We can do a similar breakdown for news below.

all_clicks_df = degree_counts('News', 'CLICKED|HISTORICALLY_CLICKED', 'IN')recent_clicks_df = degree_counts('News', 'CLICKED', 'IN')f, axs = plt.subplots(1,2,figsize=(16,5))axs[0].bar(all_clicks_df.degree[:80], all_clicks_df.degreeCount[:80], width=1)
axs[0].set_title('News Total Clicks Distribution')
axs[0].set_ylabel('News Count')
axs[0].set_xlabel('Number of Total Clicks')
plt.figtext(0.4, 0.5, get_percentiles(all_clicks_df).to_string())
axs[1].bar(recent_clicks_df.degree[:80], recent_clicks_df.degreeCount[:80], width=1)
axs[1].set_title('News Recent Clicks Distribution')
axs[1].set_ylabel('News Count')
axs[1].set_xlabel('Number of Recent Clicks')
plt.figtext(0.83, 0.5, get_percentiles(recent_clicks_df).to_string())
plt.show()
Image by Author

While news looks okay for total clicks, only a small portion of news (<25%) was recently clicked, i.e. actually clicked on by users in the time window of our sample. News that was not clicked within the time window may not be good candidates for recommendation in this context. We will deal with this below.

Labeling Recent News

To ensure CF recommendations are relevant we need to filter down to a subset of news articles for consideration.

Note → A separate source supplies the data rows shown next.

<file path="src/hdl/frsq_pkg.sv">
// ---------------------------------------------------------------------------
// frsq_pkg: shared types, constants and functions for the fair-share run queue
// Holds the queue entry record, request and status codes, the controller
// states and the nice-to-weight table.
// ---------------------------------------------------------------------------
package frsq_pkg;

   localparam int DEF_QUEUE_DEPTH = 64;
   localparam int WEIGHT_MAX      = 88761;
   localparam int WEIGHT_W        = 17;
   localparam int VT_W            = 31;
   localparam int TID_W           = 16;
   localparam int STAMP_W         = 32;
   localparam int TICK_W          = 16;
   localparam int GRAN_W          = 10;
   localparam int LAT_W           = 16;
   localparam int NICE_W          = 6;
   localparam int NICE_SHIFT      = 10;   // charge scale is 1024
   localparam int NICE_OFFSET     = 20;
   localparam int NICE_LEVELS     = 40;
   localparam int GRAN_RESET      = 40;
   localparam int LAT_RESET       = 40 * 8;

   typedef enum logic [1:0] {
      REQ_INSERT = 2'd0,
      REQ_POP    = 2'd1,
      REQ_QUERY  = 2'd2,
      REQ_NONE   = 2'd3
   } req_type;

   typedef enum logic [1:0] {
      STS_OK    = 2'd0,
      STS_FULL  = 2'd1,
      STS_EMPTY = 2'd2
   } status_type;

   typedef enum logic {
      CSR_GRAN = 1'b0,
      CSR_LAT  = 1'b1
   } csr_type;

   typedef enum logic [2:0] {
      ST_IDLE,
      ST_CHARGE,
      ST_MULT,
      ST_SLICE,
      ST_SEND
   } state_type;

   typedef enum logic [1:0] {
      CELL_HOLD,
      CELL_INSERT,
      CELL_POP
   } cell_op_type;

   // one queued task; the chain keeps these sorted by (vtime, stamp)
   typedef struct packed {
      logic [VT_W-1:0]     vtime;
      logic [STAMP_W-1:0]  stamp;
      logic [TID_W-1:0]    task_id;
      logic [WEIGHT_W-1:0] weight;
   } entry_type;

   // load weight for a clamped nice index (0 means nice -20)
   function automatic logic [WEIGHT_W-1:0] weight_of(input logic [5:0] idx);
      logic [WEIGHT_W-1:0] w;
      case (idx)
         6'd0:  w = 17'd88761;  6'd1:  w = 17'd71755;  6'd2:  w = 17'd56483;
         6'd3:  w = 17'd46273;  6'd4:  w = 17'd36291;  6'd5:  w = 17'd29154;
         6'd6:  w = 17'd23254;  6'd7:  w = 17'd18705;  6'd8:  w = 17'd14949;
         6'd9:  w = 17'd11916;  6'd10: w = 17'd9548;   6'd11: w = 17'd7620;
         6'd12: w = 17'd6100;   6'd13: w = 17'd4904;   6'd14: w = 17'd3906;
         6'd15: w = 17'd3121;   6'd16: w = 17'd2501;   6'd17: w = 17'd1991;
         6'd18: w = 17'd1586;   6'd19: w = 17'd1277;   6'd20: w = 17'd1024;
         6'd21: w = 17'd820;    6'd22: w = 17'd655;    6'd23: w = 17'd526;
         6'd24: w = 17'd423;    6'd25: w = 17'd335;    6'd26: w = 17'd272;
         6'd27: w = 17'd215;    6'd28: w = 17'd172;    6'd29: w = 17'd137;
         6'd30: w = 17'd110;    6'd31: w = 17'd87;     6'd32: w = 17'd70;
         6'd33: w = 17'd56;     6'd34: w = 17'd45;     6'd35: w = 17'd36;
         6'd36: w = 17'd29;     6'd37: w = 17'd23;     6'd38: w = 17'd18;
         default: w = 17'd15;
      endcase
      return w;
   endfunction

endpackage

</file>
<file path="src/hdl/frsq_cell.sv">
// ---------------------------------------------------------------------------
// frsq_cell: one cell of the sorted run-queue chain
// Holds one entry. On insert it keeps, takes the new entry or takes its left
// neighbor's entry; on pop it takes its right neighbor's entry.
// ---------------------------------------------------------------------------
module frsq_cell
   import frsq_pkg::*;
(
   input  logic        clock,
   input  logic        reset,
   input  cell_op_type op,
   input  entry_type   new_ent,
   input  logic        left_valid,
   input  entry_type   left_ent,
   input  logic        left_gt,
   input  logic        right_valid,
   input  entry_type   right_ent,
   output logic        gt,
   output logic        valid,
   output entry_type   ent
);

   logic      valid_ff, valid_in;
   entry_type ent_ff, ent_in;

   // new entry sorts ahead of this one (empty cells always give way)
   assign gt = !valid_ff ||
               ({new_ent.vtime, new_ent.stamp} < {ent_ff.vtime, ent_ff.stamp});

   always_comb begin
      valid_in = valid_ff;
      ent_in   = ent_ff;
      case (op)
         CELL_INSERT: begin
            if (gt) begin
               valid_in = left_gt ? left_valid : 1'b1;
               ent_in   = left_gt ? left_ent : new_ent;
            end
         end
         CELL_POP: begin
            valid_in = right_valid;
            ent_in   = right_ent;
         end
         default: ;
      endcase
   end

   always_ff @(posedge clock) begin
      if (reset) begin
         valid_ff <= 1'b0;
      end else begin
         valid_ff <= valid_in;
      end
   end

   always_ff @(posedge clock) begin
      ent_ff <= ent_in;
   end

   assign valid = valid_ff;
   assign ent   = ent_ff;

endmodule

</file>
<file path="config.mk">
export PLATFORM = sky130hd
export DESIGN_NAME = frsq_cell
export DESIGN_NICKNAME = d
export VERILOG_FILES = /design/src/hdl/frsq_pkg.sv /design/src/hdl/frsq_cell.sv
export SDC_FILE = /design/constraint.sdc
export NUM_CORES = 1
export LEC_CHECK = 0
export BUFFER_PORTS_ARGS = -buffer_cell sky130_fd_sc_hd__clkbuf_2
export CORE_AREA = 2 2 151 153
export CTS_CLUSTER_DIAMETER = 60
export CTS_CLUSTER_SIZE = 8
export DETAILED_ROUTE_END_ITERATION = 12
export DIE_AREA = 0 0 153 155
export GPL_TIMING_DRIVEN = 1
export RECOVER_POWER = 25
export SLEW_MARGIN = 20
export SYNTH_ARGS = -nofsm -noshare
export SYNTH_HDL_FRONTEND = slang
export SYNTH_SLANG_ARGS = --single-unit
</file>
<file path="constraint.sdc">
create_clock -name clock -period 31.8 [get_ports clock]
set_input_delay 9.54 -clock clock [delete_from_list [all_inputs] [get_ports clock]]
set_output_delay 9.54 -clock clock [all_outputs]
set_load 0.005 [all_outputs]
</file>
-- Yosys cells after proc, flatten, opt, wreduce, memory -nomap -nowiden
Cells that the tools add are included.
- input bits: 295
- logic and storage cells: 19
- RAM bits: 0
- output and inout bits: 98
- latch bits: 0
- memories: 0
- bits in read-only memories: 0
- register bits after elaboration: 97
- reductions and logical operators: 4
- eq/ne operators: 3
- shift operators: 0
- muxes and demuxes: 6
- magnitude comparators: 1
- bitwise gates (word level): 0
- add/subtract/negate cells: 0
- divide/modulo/power cells: 0
- multipliers: 0
- operators with widths (kind ; number):
    96-bit 2-to-1 mux ; 2
    96-bit one-hot mux with 2 select lines ; 1
    63-bit < comparator ; 1
    2-bit by 1-bit equality test with 1-bit output, second input constant ; 1
    2-bit equality test, second input constant ; 1
    1-bit 2-to-1 mux ; 2
    2-bit inequality test, second input constant ; 1
    1-bit one-hot mux with 2 select lines ; 1
    2-bit AND reduction ; 1
    2-bit nonzero test ; 1
    1-bit zero test ; 1
    1-bit logical OR ; 1

-- Logic depth before layout (Yosys ltp)
- depth after elaboration: 4
- gate-level depth with buffers: 8
- mapped depth without buffers: 8

-- Least setup slack after synthesis
Ideal clock, no wire load.
- path kind: input port to output port
- from: input new_ent[73] (netlist name)
- to: output gt
- required time: 22.260 ns
- setup slack: 11.117 ns
- arrival: 11.143 ns
- stages on the path: 7
- buffers on the path: 0
- cells stage by stage: ha_1 a21o_1 nand3_2 a21oi_2 o311a_1 or4_4 o21ai_0
- cells in the longest elaborated chain, start to end: 2
- ends and longest elaborated chain (what ; line ; source):
    start, declared ; frsq_cell.sv:12 ; input entry_type new_ent,
    63-bit < comparator ; frsq_cell.sv:28 ; ({new_ent.vtime, new_ent.stamp} < {ent_ff.vtime, ent_ff.stamp});
    1-bit logical OR ; frsq_cell.sv:27 ; assign gt = !valid_ff ||
    end, declared ; frsq_cell.sv:18 ; output logic gt,
Every way passes these cells.

-- Worst setup path after layout
- from: input new_ent[55] (netlist name)
- to: output gt
Same word-level chain as after synthesis.

==> impl_metrics.py <==
metrics = {
    "run_status": {
        "outcome": "finished clean",
    },
    "place": {
        "gp_routability_congestion": 0.860,
        "hpwl_um": 16600,
        "placedInstanceArea_um2": 8730,
        "io_buffer_count": 392,
    },
    "sta": {
        "rsz0062_at_grt": "no",
        "tns_ps": 0,
        "period_share_pct": 66.7,
        "slew_viol_final": 0,
        "max_freq_mhz": 47.1,
        "maxSlewHeadroom_pct": 33.4,
        "hold_ws_ps": 681,
        "skew_ps": 10.3,
        "final.min_clock_period_ps": 21210,
        "hold_viol": 0,
        "tightest_slew_ps": 1000,
        "setup_violations": 0,
    },
    "hold_path": {
        "min_path_type": "register to register",
        "holdPathStages": 3,
        "hold_path_startpoint": "valid",
        "min_to": "valid",
    },
    "synth": {
        "synth_top_family_by_area": "multiplexers",
        "ys_types": 35,
        "ys.flop_type": "edfxtp_1",
        "synth_edf_count": 96,
        "synth-async-reset-ratio_pct": 0,
        "muxShareOfSynthArea_pct": 15.0,
        "ys_warn_count": 0,
        "yosysTopAreaCell": "edfxtp_1",
        "yosys_register_bits": 97,
        "syn-instance-count": 651,
        "synth-xor-area-share_pct": 0,
        "synth-simple-area-share_pct": 9.81,
        "synth.area.top_cells": "edfxtp_1 (45%), mux2i_1 (15%), ha_1 (12%)",
        "yosys.area_share.adder_pct": 12.0,
        "syn-num-nets": 1008,
        "synth_area_per_cell_um2": 9.94,
        "synth_compound_area_share_pct": 12.6,
        "ys_seq_area_share_pct": 44.9,
        "mappedNetlistArea_um2": 6470,
        "netlist.area_leader.share_pct": 44.6,
    },
    "power_and_ir_drop": {
        "p_int_uw": 264,
        "p_leak_nw": 4.41,
        "seq_power_share_pct": 44.9,
        "total_power_uw": 372,
        "comb_power_share_pct": 24.9,
        "clock_power_share_pct": 30.2,
        "power_switching_share_pct": 29.2,
        "vdd_drop_max_uv": 27.5,
        "power.density_nw_per_um2": 41.6,
        "switchingPower_uw": 109,
    },
    "layout": {
        "utilization_pct": 40.2,
        "layout-drive-gt1-share_pct": 34.5,
        "diodes": 0,
        "regArea_um2": 2900,
        "fill_cells": 2257,
        "layout_commonest_cell": "clkbuf_2",
        "fin_nets": 1384,
        "final_cell_mix": "clkbuf_2 (330), nand2_1 (111), o21ai_0 (106)",
        "syn_to_final_growth_pct": 38.3,
        "multi_input_area_um2": 3210,
        "final_area_um2": 8940,
    },
    "floorplanning": {
        "die_x_um": 153,
        "initial_core_util_pct": 29.1,
        "die-area_um2": 23700,
        "fp.dieH_um": 155,
        "fp-row-count": 55,
        "ios": 393,
        "core-area_um2": 22200,
    },
    "setup_path": {
        "cp_cell_sequence": "clkbuf_2, ha_1, a21oi_1, o21ai_0, a221oi_1, nor4_1, or4_4, o21ai_0, clkbuf_2",
        "startpoint_type": "input port",
        "crit_family": "compound AO/OA/AOI/OAI gates",
        "crit_path_end_kind": "output port",
        "slowest_delay_ps": 470,
        "reg2reg_depth": 10,
        "r2r_slack_ps": 27840,
        "crit_buf_inv": 2,
        "r2r-end": "ent[16]",
        "crit_required_ps": 22260,
        "arrival_ps": 11670,
        "cp_slowest_cell": "or4_4",
        "crit_type": "input port to output port",
        "path_max_fanout": 3,
        "reg2reg_from": "ent[53]",
    },
    "route": {
        "post_drt_wl_per_cell_um": 15.6,
        "vias": 6042,
        "first_pass_iters": 6,
        "drt_iter0_drc": 262,
        "wl_um": 20500,
        "drtAntennaViolNets": 0,
        "drcViolationCount": 0,
        "via_per_inst": 4.59,
    },
    "clock_network": {
        "clk_latency_ps": 350,
        "clkSinkCount": 97,
        "ctsHtreeMaxLevel": 3,
        "clock_path_buffers": 2,
        "cts_buffers": 9,
        "clk_pin_slew_ps": 70,
        "cts_tree": "yes",
        "cts_hold_buf": 0,
        "post_cts_resized": 0,
        "cts_root_buffer": "clkbuf_16",
        "post_cts_buffers": 0,
    },
    "global_route": {
        "grt_antenna_before_repair": 1,
        "grt_overflow": 0,
        "grt_usage_pct": 16.8,
        "grt_pass1_wl_um": 31100,
        "grt_max_degree": 118,
        "grt_pass1_vias": 5815,
    },
    "run": {
        "maxCapViolCount": 0,
    },
}
[worst reg2reg max path, stage by stage, from the launching register on]
cell and delay [ps]:
edfxtp_1 390, inv_1 70, ha_1 240, a21oi_1 140, o21ai_0 130, a221oi_1 440, nor4_1 160, or4_4 470
o41ai_4 280, buf_4 540, buf_4 660
[cell usage after synthesis, drive strengths merged (2+ instances only)]
library cell	count
nand2	111
nand4	10
o31a	2
or4	2
a21oi	27
mux2i	97
a21boi	2
a21o	3
nor3	2
edfxtp	96
nor4	2
inv	66
nor2b	2
ha	62
a221oi	3
clkbuf	27
nand3	9
nor2	6
buf	5
o41ai	2
o21ai	106
[metal layers]
metal	routed length (um)	GRT usage [%]	up-vias	part of all wire, %
met2	10500	30.3	206	51
met3	1200	3.34	21	5.9
met1	8440	20.0	2716	41
met5	10	0	-	0.049
met4	330	5.34	2	1.6
li1	-	-	3097	-
[power by group through the flow]
stage	Clock [mW]	Combinational, mW	Sequential (mW)
after global placement	0	0.0955	0.169
after CTS	0.116	0.0972	0.167
after detailed placement	0	0.0967	0.170
after global routing	0.121	0.106	0.169
after floorplan	0	0.0451	0.173
final	0.112	0.0928	0.167
[how the worst max path moves through the flow]
stage	from	to	slack (ps)	cells after the start
after global placement	new_ent[35]	gt	10640	9
final	new_ent[55]	gt	10590	9
after floorplan	new_ent[73]	gt	11120	7
after global routing	new_ent[94]	gt	10360	9
after CTS	new_ent[55]	gt	10590	9
after detailed placement	new_ent[55]	gt	10600	9
[registers in the layout, indices dropped and copies added, names as in the netlist]
signal,cells
ent,96
valid,1
[metrics by stage]
step | instances | setup WS, ps
2_1_floorplan | 651 | 11120
3_3_place_gp | 1301 | 10640
3_5_place_dp | 1301 | 10600
4_1_cts | 1317 | 10590
5_1_grt | 1317 | 10360
6_report | 1317 | 10590
[cell families (layout without fill, tap and decap cells)]
| family | count (synthesis) | after routing |
|---|---|---|
| fa+ha+maj | 62 | 62 |
| flops | 97 | 97 |
| buf+inv | 98 | 479 |
| simple gates | 148 | 148 |
| mux | 97 | 97 |
| compound gates | 149 | 149 |
[cell type report]
class                      count  area share, %
clock buffer                   9           2.52
clock inverter                 7          0.783
inverter                      66           2.77
timing repair buffer         397           21.6
tap                          285           3.99
multi-input combinational    456           35.9
sequential                    97           32.5
No activity file was read; power rests on OpenSTA's default activity.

  1. News tends to be most relevant when it is recent and can lose relevance quickly with the passage of time. As a general rule, good news recommenders should avoid stale and/or outdated news. In this case we can use Microsoft impressions as a proxy and only consider news articles that were included in an impression within our sample time window. To accomplish this, we can use a node attribute called approxTime that reflects the minimum impression time for the news article. I calculated this attribute when loading the source data into Neo4j. Long story short, approxTime will only be non-null for news articles with at least one impression in our sample.
  2. A limitation of CF is that it can only recommend content with user feedback. As such, news articles with no user clicks cannot be used for CF here. In application, this is sometimes referred to as a cold-start problem. It can be resolved with content based recommendation and other hybrid approaches. We may cover this in a separate post, but for this example we only consider news articles with at least one user clicks, i.e. at least one CLICKED or HISTORICALLY_CLICKED relationship.

We can assign a second node label, RecentNews, to allow us to easily filter to news that meets the above criteria in Cypher queries and GDS projections. Remember that Neo4j allows a node to have multiple labels, so the original News label will still be retained.

gds.run_cypher('''
MATCH(n:News)<-[:CLICKED|HISTORICALLY_CLICKED]-()
WHERE n.approxTime IS NOT NULL
SET n:RecentNews
RETURN count(DISTINCT n)
''')

We do see a significant reduction in the number of news articles, from 104K to about 22K. But being more recent and well connected, this news is also likely to be more relevant, so we should be able to improve our recommender by narrowing the focus to these news articles. We can also see these improvements reflected in the click distributions.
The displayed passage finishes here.